Crónicas de Sergio Ried: Pablo Arraya, un loco lindo

Con su hermana Laura fueron dos de los mejores tenistas que ha producido Perú, aunque nacieron en Córdoba, Argentina.

Por SERGIO RIED / Fotos: ARCHIVO

Pablo Arraya, que es el personaje de esta crónica, nació el 21de octubre de 1961 y ganó su único título profesional en el ATP de Burdeos, 1983, siendo finalista en otros cuatro, semifinalista en el Masters 1000 de Roma y alcanzó el puesto 39 del mundo en agosto de 1994.

Pero no es por esto que Pablo es famoso, porque además del jugador talentoso y de muy buena mano, fue un personaje popular en el ámbito de su deporte, en todo el mundo, por su personalidad alegre y festiva, que lo llevó a hacer muchas locuras dentro y fuera de los courts.

Famoso por ser un «calienta partidos” y hacer perder la compostura a sus rivales, hablándoles, tirando «gilletes» (pelota con mucho slice que se devuelve al picar) desde la línea de base, conversando con el público y hasta contestando con un chiste las provocaciones de alguien de las tribunas.

La más notable fue cuando Borg le estaba dando una paliza en un torneo europeo y él le tiró una «gillete» que el sueco no pudo devolver y él se trepó a la silla del árbitro, tomó el micrófono y gritó: «Le hice una ‘gillete’ a Borg”.

Como capitan de Copa Davis de Perú, sus frases de aliento a sus jugadores son legendarias, así como sus entrevistas a la prensa.

Otra de sus facetas es la de comentarista de televisión y como tal, Milton Millas, con quien yo transmitía el tenis en Megavisión, lo incorporó a una transmisión desde Viña del Mar, aprovechando que él estaba en Chile. Fue divertido y novedoso por su acento y sus graciosas opiniones. Porque si hay algo que a Pablo le sobra, es la palabra.

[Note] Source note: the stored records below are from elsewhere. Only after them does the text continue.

Source: an optimization exercise on an open RTL-to-GDS flow (aim: small area, a short achievable clock period and few clock cycles per item). Production flows keep margins and buffers that such runs may drop. Only simulation tests tie the RTL to the original design; equivalence was not proved. No activity file was given, so power comes from the tool's default toggle rates.

==> flow/design.v <==
`timescale 1ns / 1ps
module restoringDividerFinal (
    input  logic        clk,
    input  logic        rst,
    input  logic        start,
    input  logic        toggle,
    input  logic        push,
    input  logic [15:0] user_input,
    output logic        valid,
    output logic [6:0]  seg,
    output logic [7:0]  an,
    output logic [15:0] quotient,
    output logic [15:0] remainder
);
    function automatic logic [3:0] msb_pos(input logic [15:0] v);
        logic [7:0] v8;
        logic [3:0] v4;
        logic [1:0] v2;
        msb_pos[3] = |v[15:8];
        v8 = msb_pos[3] ? v[15:8] : v[7:0];
        msb_pos[2] = |v8[7:4];
        v4 = msb_pos[2] ? v8[7:4] : v8[3:0];
        msb_pos[1] = |v4[3:2];
        v2 = msb_pos[1] ? v4[3:2] : v4[1:0];
        msb_pos[0] = v2[1];
    endfunction
    logic [15:0] divisor, dividend;
    logic [3:0]  pb, pa;            
    always_ff @(posedge clk or posedge rst) begin
        if (rst) begin
            divisor  <= 16'd0;
            dividend <= 16'd0;
            pb       <= 4'd0;
            pa       <= 4'd0;
        end else if (push) begin
            if (toggle) begin
                divisor <= user_input;
                pb      <= msb_pos(user_input);
            end else begin
                dividend <= user_input;
                pa       <= msb_pos(user_input);
            end
        end
    end
    logic [15:0] rem_reg;           
    logic [15:0] quo_reg;           
    logic        abit;              
    logic [3:0]  count;             
    logic        busy;
    logic [3:0]  m;                 
    logic        zero_q;            
    logic [15:0] init_rem;
    always_comb begin
        logic [4:0]  bw;            
        logic [15:0] sh;
        bw[0] = 1'b0;
        for (int i = 0; i < 4; i++) begin
            m[i]    = pa[i] ^ pb[i] ^ bw[i];
            bw[i+1] = (~pa[i] & pb[i]) | (~(pa[i] ^ pb[i]) & bw[i]);
        end
        zero_q = bw[4] || (divisor == 16'd0);
        sh = {1'b0, dividend[15:1]};
        if (m[0]) sh = {1'b0, sh[15:1]};
        if (m[1]) sh = {2'b0, sh[15:2]};
        if (m[2]) sh = {4'b0, sh[15:4]};
        if (m[3]) sh = {8'b0, sh[15:8]};
        init_rem = zero_q ? dividend : sh;
    end
    logic [16:0] shifted;
    logic [16:0] borrow;            
    logic [15:0] rem_sub;           
    logic        qbit;
    logic [3:0]  next_index;
    always_comb begin
        logic [16:0] g, t;
        shifted = {rem_reg, abit};
        g = ~shifted & {1'b0, divisor};       
        t = ~shifted | {1'b0, divisor};       
        for (int d = 1; d < 17; d = d * 2) begin
            for (int i = 16; i >= d; i--) begin
                g[i] = g[i] | (t[i] & g[i-d]);
                t[i] = t[i] & t[i-d];
            end
        end
        borrow     = {g[15:0], 1'b0};
        qbit       = ~g[16];
        rem_sub    = shifted[15:0] ^ ({16{qbit}} & (divisor ^ borrow[15:0]));
        next_index = busy ? count - 4'd1 : m;
    end
    always_ff @(posedge clk) begin
        if (busy) begin
            rem_reg <= rem_sub;
            quo_reg <= {quo_reg[14:0], qbit};
            count   <= count - 4'd1;
        end else begin
            rem_reg <= init_rem;
            quo_reg <= 16'd0;
            count   <= m;
        end
        abit <= dividend[next_index];
    end
    always_ff @(posedge clk or posedge rst) begin
        if (rst) begin
            busy  <= 1'b0;
            valid <= 1'b0;
        end else if (busy) begin
            busy  <= (count != 4'd0);
            valid <= (count == 4'd0);
        end else begin
            busy  <= start && !zero_q;
            valid <= start && zero_q;
        end
    end
    assign remainder = rem_reg;
    assign quotient  = quo_reg;
    logic [31:0] shown;                 
    logic [3:0]  div_count;             
    logic        phase;
    logic        scan_tick;             
    logic [7:0]  an_next;
    logic [3:0]  digit_next;
    logic [6:0]  seg_next;
    always_comb begin
        logic [3:0] new_digit, old_digit;
        an_next   = scan_tick ? {an[6:0], an[7]} : an;
        new_digit = 4'd0;
        old_digit = 4'd0;
        for (int i = 0; i < 4; i++) begin
            new_digit = new_digit | (remainder[i*4 +: 4] & {4{~an_next[i]}})
                                  | (quotient[i*4 +: 4]  & {4{~an_next[i+4]}});
            old_digit = old_digit | (shown[i*4 +: 4]      & {4{~an_next[i]}})
                                  | (shown[i*4+16 +: 4]   & {4{~an_next[i+4]}});
        end
        digit_next = valid ? new_digit : old_digit;
        case (digit_next)
            4'h0: seg_next = 7'b1000000;
            4'h1: seg_next = 7'b1111001;
            4'h2: seg_next = 7'b0100100;
            4'h3: seg_next = 7'b0110000;
            4'h4: seg_next = 7'b0011001;
            4'h5: seg_next = 7'b0010010;
            4'h6: seg_next = 7'b0000010;
            4'h7: seg_next = 7'b1111000;
            4'h8: seg_next = 7'b0000000;
            4'h9: seg_next = 7'b0011000;
            4'hA: seg_next = 7'b0001000;
            4'hB: seg_next = 7'b0000011;
            4'hC: seg_next = 7'b1000110;
            4'hD: seg_next = 7'b0100001;
            4'hE: seg_next = 7'b0000110;
            default: seg_next = 7'b0001110;
        endcase
    end
    always_ff @(posedge clk or posedge rst) begin
        if (rst) begin
            shown     <= 32'd0;
            div_count <= 4'd0;
            phase     <= 1'b0;
            scan_tick <= 1'b0;
            an        <= 8'b11111110;
            seg       <= 7'b1000000;
        end else begin
            if (valid) shown <= {quotient, remainder};
            if (div_count == 4'd10) begin
                div_count <= 4'd0;
                phase     <= ~phase;
            end else begin
                div_count <= div_count + 4'd1;
            end
            scan_tick <= (div_count == 4'd9) && !phase;
            an  <= an_next;
            seg <= seg_next;
        end
    end
endmodule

Arraya con Juan Pablo Varillas, su pupilo.

SU PRIMER PREMIO

Por esas cosas de la vida tuve el privilegio de ser quien le dio a Pablo, el primer premio de su carrera, cuando a los 17 años, siendo residente en la Academia Nick Bolletieri en Bradenton, Florida, ganó un torneo profesional en mi club, en Saint Petersburg Beach. Participaban chicos y no tan chicos, de las academias de Bolletieri, distante 40 kilómetros al sur de mi club y de la academia del gran entrenador australiano, el «Mago» Harry Hopman, que estaba a una distancia similar, pero al norte.

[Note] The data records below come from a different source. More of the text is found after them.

Background: an optimization exercise with open tools, aiming at small area and a short achievable clock period. Do not read the settings as production practice.
In this exercise RTL edits were held to simulation tests only and were not proved equivalent to the original.
Power and IR drop assume default switching activity.

==> flow/design.v <==
module processor_arm #(parameter N = 64)
					  (input logic CLOCK_50, reset,
					   input logic ExtIRQ,
					   output logic [N-1:0] IM_addr,
					   input logic [31:0] IM_readData,
					   input logic [N-1:0] DM_readData,
					   output logic [N-1:0] DM_writeData, DM_addr,
					   output logic DM_writeEnable, DM_readEnable,
					   output logic ExtIAck);
	logic [31:0] I;
	logic [10:0] op;
	assign I  = IM_readData;
	assign op = I[31:21];
	logic isLDUR, isSTUR, isADD, isSUB, isAND, isORR, isCBZ, isMRS, isERET, isBR;
	assign isLDUR = (op == 11'b11111000010);
	assign isSTUR = (op == 11'b11111000000);
	assign isADD  = (op == 11'b10001011000);
	assign isSUB  = (op == 11'b11001011000);
	assign isAND  = (op == 11'b10001010000);
	assign isORR  = (op == 11'b10101010000);
	assign isCBZ  = (op[10:3] == 8'b10110100);
	assign isMRS  = (op == 11'b11010101001);
	assign isERET = (op == 11'b11010110100);
	assign isBR   = (op == 11'b11010110000);
	logic valid, nai, regWrite, branch;
	assign valid    = isLDUR | isSTUR | isADD | isSUB | isAND | isORR | isCBZ | isMRS | isERET | isBR;
	assign nai      = ~valid;
	assign regWrite = (isLDUR | isADD | isSUB | isAND | isORR | isMRS) & ~reset;
	assign branch   = isCBZ | isERET | isBR;
	assign DM_readEnable  = isLDUR & ~reset;
	assign DM_writeEnable = isSTUR & ~reset;
	logic [63:0] X [0:30];
	logic [4:0] ra1, ra2, wa;
	assign ra1 = I[9:5];
	assign ra2 = I[25] ? I[20:16] : I[4:0];
	assign wa  = I[4:0];
	logic [63:0] wd, rd1, rd2, rd1n;
	assign rd1 = ~rd1n;
	genvar gi;
	generate
		for (gi = 0; gi < 31; gi++) begin : g_reg
			always_ff @(posedge CLOCK_50)
				if (regWrite && wa == gi) X[gi] <= wd;
		end
	endgenerate
	logic [30:0] sel1, sel2;
	onehot31 D1 (.a(ra1), .y(sel1));
	onehot31 D2 (.a(ra2), .y(sel2));
	generate
		for (gi = 0; gi < 64; gi++) begin : g_rd
			logic [30:0] col;
			for (genvar r = 0; r < 31; r++) begin : g_c
				assign col[r] = X[r][gi];
			end
			rmux31 M1 (.d(col), .s(sel1), .yn(rd1n[gi]));
			rmux31p M2 (.d(col), .s(sel2), .y(rd2[gi]));
		end
	endgenerate
	addr_gen AG (.an(rd1n), .imm(I[20:12]), .y(DM_addr));
	assign DM_writeData = rd2;
	logic [63:0] sum;
	alu_addsub AS (.an(rd1n), .b(rd2), .sub(I[30]), .y(sum));
	logic [63:2] PC, ERR, ELR;
	logic [1:0]  ESR;
	logic [63:0] excData;
	always_comb
		case (I[13:12])
			2'b00: excData = {ERR, 2'b00};
			2'b01: excData = {ELR, 2'b00};
			2'b10: excData = {62'b0, ESR};
			default: excData = '0;
		endcase
	wb_mux WB (.ld(DM_readData), .exc(excData), .an(rd1n), .b(rd2), .sum(sum),
			   .sLD(I[28] & I[27]), .sMRS(I[28] & ~I[27]), .sAS(~I[28] & I[24]),
			   .sLG(~I[28] & ~I[24]), .sORR(I[29]), .y(wd));
	logic zero, taken, EProc;
	logic [63:2] pcPlus4, nextPC;
	assign zero     = ~|rd2;
	assign taken    = branch & zero;
	logic [63:2] pcBranch;
	pc_adders PA (.pc(PC), .off(isCBZ ? I[23:5] : 19'd0), .plus1(pcPlus4), .branch(pcBranch));
	assign nextPC   = taken ? (isERET ? ERR : pcBranch) : pcPlus4;
	assign EProc    = (ExtIRQ | nai) & ~reset;
	always_ff @(posedge CLOCK_50, posedge reset)
		if (reset) PC <= '0;
		else if (EProc) PC <= 62'd54;    
		else PC <= nextPC;
	always_ff @(posedge CLOCK_50, posedge reset)
		if (reset) begin
			ERR <= '0;
			ELR <= '0;
			ESR <= '0;
		end else if (EProc) begin
			ERR <= nextPC;
			ELR <= PC;
			ESR <= nai ? 2'b10 : 2'b01;
		end
	assign IM_addr = {PC, 2'b00};
	assign ExtIAck = ExtIRQ & (PC == 62'd54);
endmodule
module onehot31 (input logic [4:0] a,
				 output logic [30:0] y);
	always_comb
		for (int i = 0; i < 31; i++) y[i] = (a == i);
endmodule
module rmux31 (input logic [30:0] d, s,
			   output logic yn);
	logic [10:0] g;
	logic [2:0]  h;
	for (genvar k = 0; k < 10; k++) begin : g_aoi
		aoi222 A (.a1(d[3*k]), .a2(s[3*k]), .b1(d[3*k+1]), .b2(s[3*k+1]),
				  .c1(d[3*k+2]), .c2(s[3*k+2]), .y(g[k]));
	end
	nand2g N0 (.a(d[30]), .b(s[30]), .y(g[10]));
	nand4g N1 (.a(g[0]), .b(g[1]), .c(g[2]), .d(g[3]), .y(h[0]));
	nand4g N2 (.a(g[4]), .b(g[5]), .c(g[6]), .d(g[7]), .y(h[1]));
	nand3g N3 (.a(g[8]), .b(g[9]), .c(g[10]), .y(h[2]));
	nor3g  O1 (.a(h[0]), .b(h[1]), .c(h[2]), .y(yn));
endmodule
module rmux31p (input logic [30:0] d, s,
				output logic y);
	logic [10:0] g;
	logic [2:0]  h;
	for (genvar k = 0; k < 10; k++) begin : g_aoi
		aoi222 A (.a1(d[3*k]), .a2(s[3*k]), .b1(d[3*k+1]), .b2(s[3*k+1]),
				  .c1(d[3*k+2]), .c2(s[3*k+2]), .y(g[k]));
	end
	nand2g N0 (.a(d[30]), .b(s[30]), .y(g[10]));
	nand4g N1 (.a(g[0]), .b(g[1]), .c(g[2]), .d(g[3]), .y(h[0]));
	nand4g N2 (.a(g[4]), .b(g[5]), .c(g[6]), .d(g[7]), .y(h[1]));
	nand3g N3 (.a(g[8]), .b(g[9]), .c(g[10]), .y(h[2]));
	or3g   O1 (.a(h[0]), .b(h[1]), .c(h[2]), .y(y));
endmodule
module or3g (input logic a, b, c, output logic y);
	assign y = a | b | c;
endmodule
module aoi222 (input logic a1, a2, b1, b2, c1, c2, output logic y);
	assign y = ~((a1 & a2) | (b1 & b2) | (c1 & c2));
endmodule
module nand2g (input logic a, b, output logic y);
	assign y = ~(a & b);
endmodule
module nand3g (input logic a, b, c, output logic y);
	assign y = ~(a & b & c);
endmodule
module nand4g (input logic a, b, c, d, output logic y);
	assign y = ~(a & b & c & d);
endmodule
module nor3g (input logic a, b, c, output logic y);
	assign y = ~(a | b | c);
endmodule
module alu_addsub (input logic [63:0] an, b,
				   input logic sub,
				   output logic [63:0] y);
	logic [63:0] a;
	assign a = ~an;
	logic [63:0] bb, g, p;
	assign bb = b ^ {64{sub}};
	assign g = a & bb;
	assign p = a ^ bb;
	logic [63:0] G [0:12];
	logic [63:0] P [0:12];
	logic [64:0] c;
	logic [63:0] g0;
	assign g0 = {g[63:1], g[0] | (p[0] & sub)};
	assign G[0] = g0; assign P[0] = p;
	for (genvar l = 0; l < 6; l++) begin : up
		for (genvar i = 0; i < 64; i++) begin : b
			if ((i % (2 << l)) == (2 << l) - 1) begin
				assign G[l+1][i] = G[l][i] | (P[l][i] & G[l][i - (1 << l)]);
				assign P[l+1][i] = P[l][i] & P[l][i - (1 << l)];
			end else begin
				assign G[l+1][i] = G[l][i];
				assign P[l+1][i] = P[l][i];
			end
		end
	end
	for (genvar l = 5; l > 0; l--) begin : dn
		for (genvar i = 0; i < 64; i++) begin : b
			if ((i % (1 << l)) == (1 << (l-1)) - 1 && i >= (1 << l)) begin
				assign G[12-l][i] = G[11-l][i] | (P[11-l][i] & G[11-l][i - (1 << (l-1))]);
				assign P[12-l][i] = P[11-l][i] & P[11-l][i - (1 << (l-1))];
			end else begin
				assign G[12-l][i] = G[11-l][i];
				assign P[12-l][i] = P[11-l][i];
			end
		end
	end
	assign y = p ^ {G[11][62:0], sub};
endmodule
module wb_mux (input logic [63:0] ld, exc, an, b, sum,
			   input logic sLD, sMRS, sAS, sLG, sORR,
			   output logic [63:0] y);
	logic [63:0] a, lg;
	assign a  = ~an;
	assign lg = (a & b) | (a & {64{sORR}}) | (b & {64{sORR}});
	assign y = ({64{sLD}} & ld) | ({64{sMRS}} & exc) | ({64{sAS}} & sum) | ({64{sLG}} & lg);
endmodule
module pc_adders (input logic [63:2] pc,
				  input logic [18:0] off,
				  output logic [63:2] plus1, branch);
	logic [19:0] lo1, loB;
	logic [63:21] hi, hiInc, hiDec;
	assign lo1   = {1'b0, pc[20:2]} + 20'd1;
	assign loB   = {1'b0, pc[20:2]} + {1'b0, off};
	assign hi    = pc[63:21];
	assign hiInc = hi + 43'd1;
	assign hiDec = hi - 43'd1;
	assign plus1  = {lo1[19] ? hiInc : hi, lo1[18:0]};
	assign branch = {(loB[19] & ~off[18]) ? hiInc : ((~loB[19] & off[18]) ? hiDec : hi), loB[18:0]};
endmodule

Así, reunía a un selecto grupo de grandes proyectos, como Andrés Gómez, Ramesh Krishnan, Peter Hoad por el lado de Harry y a Pablo Arraya, Mike de Palmer, Jimmy Arias, por el de Nick.

Como todos los que aún eran amateurs no podían recibir premios en dinero, so pena de no poder conseguir becas universitarias, Pablo discurrió una “trampita».

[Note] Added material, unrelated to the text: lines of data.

Source: an optimization exercise on an open RTL-to-GDS flow (aim: small area, a short achievable clock period and few clock cycles per item). Production flows keep margins and buffers that such runs may drop. No functional check of the RTL was part of any run shown here.

==> flow/design.v, too long to show whole: its modules and the start of the top module <==
// module logarithm: 1749 lines
// module log_fa: 4 lines
// module log_xor: 3 lines
// module log_maj: 3 lines
// module log_a22oi: 3 lines
// module log_and: 3 lines
// module log_nand: 3 lines
// module log_nor: 3 lines
// module log_inv: 3 lines
// module log_aoi21: 3 lines
// module log_oai21: 3 lines
// module log_xnor: 3 lines
// module log_or: 3 lines
module logarithm #(
	parameter n = 16,
	parameter m = 24,
	parameter k = 5 ,
	parameter p = 24
) (
	input        clk  ,  
	input        reset,  
	input        start,
	input  [0:n] x    ,
	output [1:p] y    ,
	output       done
);
  // ...
==> flow/flow/run.sh <==
#!/bin/bash
# Standard layout, with the smallest buffer on the ports instead of the
# delay buffer that buffer_ports picks by default.
set -e
export BUFFER_PORTS_ARGS="-buffer_cell sky130_fd_sc_hd__buf_1"
bash standard.sh finish > standard_flow.log 2>&1
==> flow/standard.sh <==
#!/bin/bash
# synth_recipe.tcl (not shown) runs the flow's synth.tcl, then flattens the netlist and writes it again
# the make line also repeats each setting of config.mk as NAME=value (left out here)
make -C /OpenROAD-flow-scripts/flow DESIGN_CONFIG=/design/flow/config.mk WORK_HOME=/design/flow/orfs CLKGATE_MAP_FILE= SYNTH_SCRIPT=/design/flow/synth_recipe.tcl "${@:-finish}"
==> flow/config.mk <==
export PLATFORM = sky130hd
export DESIGN_NAME = logarithm
export DESIGN_NICKNAME = logarithm
export VERILOG_FILES = /design/flow/design.v
export SDC_FILE = /design/flow/constraint.sdc
export NUM_CORES = 4
export LEC_CHECK = 0
export CAP_MARGIN = 20
export CORE_MARGIN = 2
export CORE_UTILIZATION = 40
export SETUP_SLACK_MARGIN = 4.0
export SLEW_MARGIN = 60
export SYNTH_HIERARCHICAL = 1
export SYNTH_MINIMUM_KEEP_SIZE = 0
==> flow/constraint.sdc <==
create_clock -name core_clock -period 9.0 [get_ports {clk}]
set_input_delay 1.8000 -clock core_clock [delete_from_list [all_inputs] [get_ports {clk}]]
set_output_delay 1.8000 -clock core_clock [all_outputs]
set_load 0.01 [all_outputs]
Background: an optimization exercise with open tools, aiming at small area. Do not read the settings as production practice.
Only simulation tests tie the RTL to the original design; equivalence was not proved.
Power is estimated from default activity; no workload was simulated.

File: design/flow/design.v
module arrow_left #(
    IX=50,
	 IY=50,
	 IRandom=3
	 )
	 (
	 input clk,
	 input rst,
	 input pix_clk,
	 input animate,
    input wire [9:0] x,
    input wire [9:0] y,
	 input btnFlag,
	 output reg arrow,
	 output reg [9:0] yc
    );
	 localparam ini_x = IX;     
	 localparam ini_y = IY;
	 localparam hw = 50;			 
	 localparam ini_random = IRandom;
	 integer randomSpeed;
	 integer currentSpeed;
	 reg moveToBegin;
	 reg [9:0] xc;      
	 reg [9:0] x0;
	 reg [9:0] x1;
	 reg [9:0] x2;
	 reg [9:0] x3;
	 reg [9:0] x4;
	 reg [9:0] x5;
	 reg [9:0] x6;
	 reg [9:0] x7;
	 reg [9:0] x8;
	 reg [9:0] x9;
	 reg [9:0] x10;
	 reg [9:0] y0;	    
	 reg [9:0] y1;		 
	 reg [9:0] y2;	    
	 reg [9:0] y3;		 
	 reg [9:0] y4;	    
	 reg [9:0] y5;		 
	 reg [9:0] y6;	    
	 reg [9:0] y7;		 
	 reg [9:0] y8;	    
	 reg [9:0] y9;		 
	 reg [9:0] y10;	    
	 reg dir_x;        
	 reg dir_y;
	 always @(*) 
	 begin					 
		x0 = xc - 15;	    
		x1 = xc - 12;  	 	 
		x2 = xc - 9;   	 
		x3 = xc - 6;   	 
		x4 = xc - 3;		 
		x5 = xc; 			 
		x6 = xc + 3;		 
		x7 = xc + 6;		 
		x8 = xc + 9;		 
		x9 = xc + 12;		 
		x10 = xc + 15;		 
		y0 = yc - 15;
		y1 = yc - 12;		
		y2 = yc - 9;
		y3 = yc - 6;		
		y4 = yc - 3;
		y5 = yc;		
		y6 = yc + 3;
		y7 = yc + 6;		
		y8 = yc + 9;
		y9 = yc + 12;		
		y10 = yc + 15;
		arrow = ( (x >= x5 - 2) && (x < x9) && (y >= y3) && (y < y7) );
		for (integer i = 0; i < 10; i = i + 1) begin
		    arrow = arrow || 
			         ((x >= x1 + i) && (x < x2 + i) && (y >= y4 + 2 - i) && (y < y6 - 2 + i));
		end
	 end
    always @ (posedge clk) 
	 begin
		if (rst || moveToBegin || btnFlag)
		begin
			xc <= ini_x;
			yc <= ini_y;
			dir_x <= 1;     
			moveToBegin <= 0;
			currentSpeed <= randomSpeed;
		end
		else if (yc >= 460)
				moveToBegin <= 1;
		else 
		begin	 
			   if (x0 == 0) 	dir_x <= 1;   
				if (x1 == 640)  dir_x <= 0;
				if (y0 == 0)  dir_y <= 1;
			if (animate && pix_clk)
			begin
				if (dir_y) yc <= yc + 3 + currentSpeed;
				else yc <= yc - 1;
			end
			randomSpeed <= (randomSpeed + 1) % 4;
		end
		if (rst) begin
			randomSpeed <= ini_random;
			dir_y <= 1'b0;
		end	
	 end
endmodule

En cada ronda que pasaba, reservaba una prenda de Tacchini, la famosa marca italiana. En su primer triunfo, separó un par de calcetines; al segundo, un short; luego una polera y después de la final, un suéter. Así, se llevó una tenida completa más el trofeo de campeón.

Cada vez que hablamos recordamos ese episodio.

Retirado del tenis como jugador a los 30 años, Pablo comenzó la de profesor y coach en una Academia en Key Byscaine, Miami, luego fue un itinerante que tanto estaba en Los Ángeles, California, como Milán, Italia, para anclar finalmente en su amado Perú, donde tiene su actual Academia y entrena a la gran promesa del tenis peruano, Juan Pablo Varillas.

Ah y además es el capitán del equipo peruano de Copa Davis.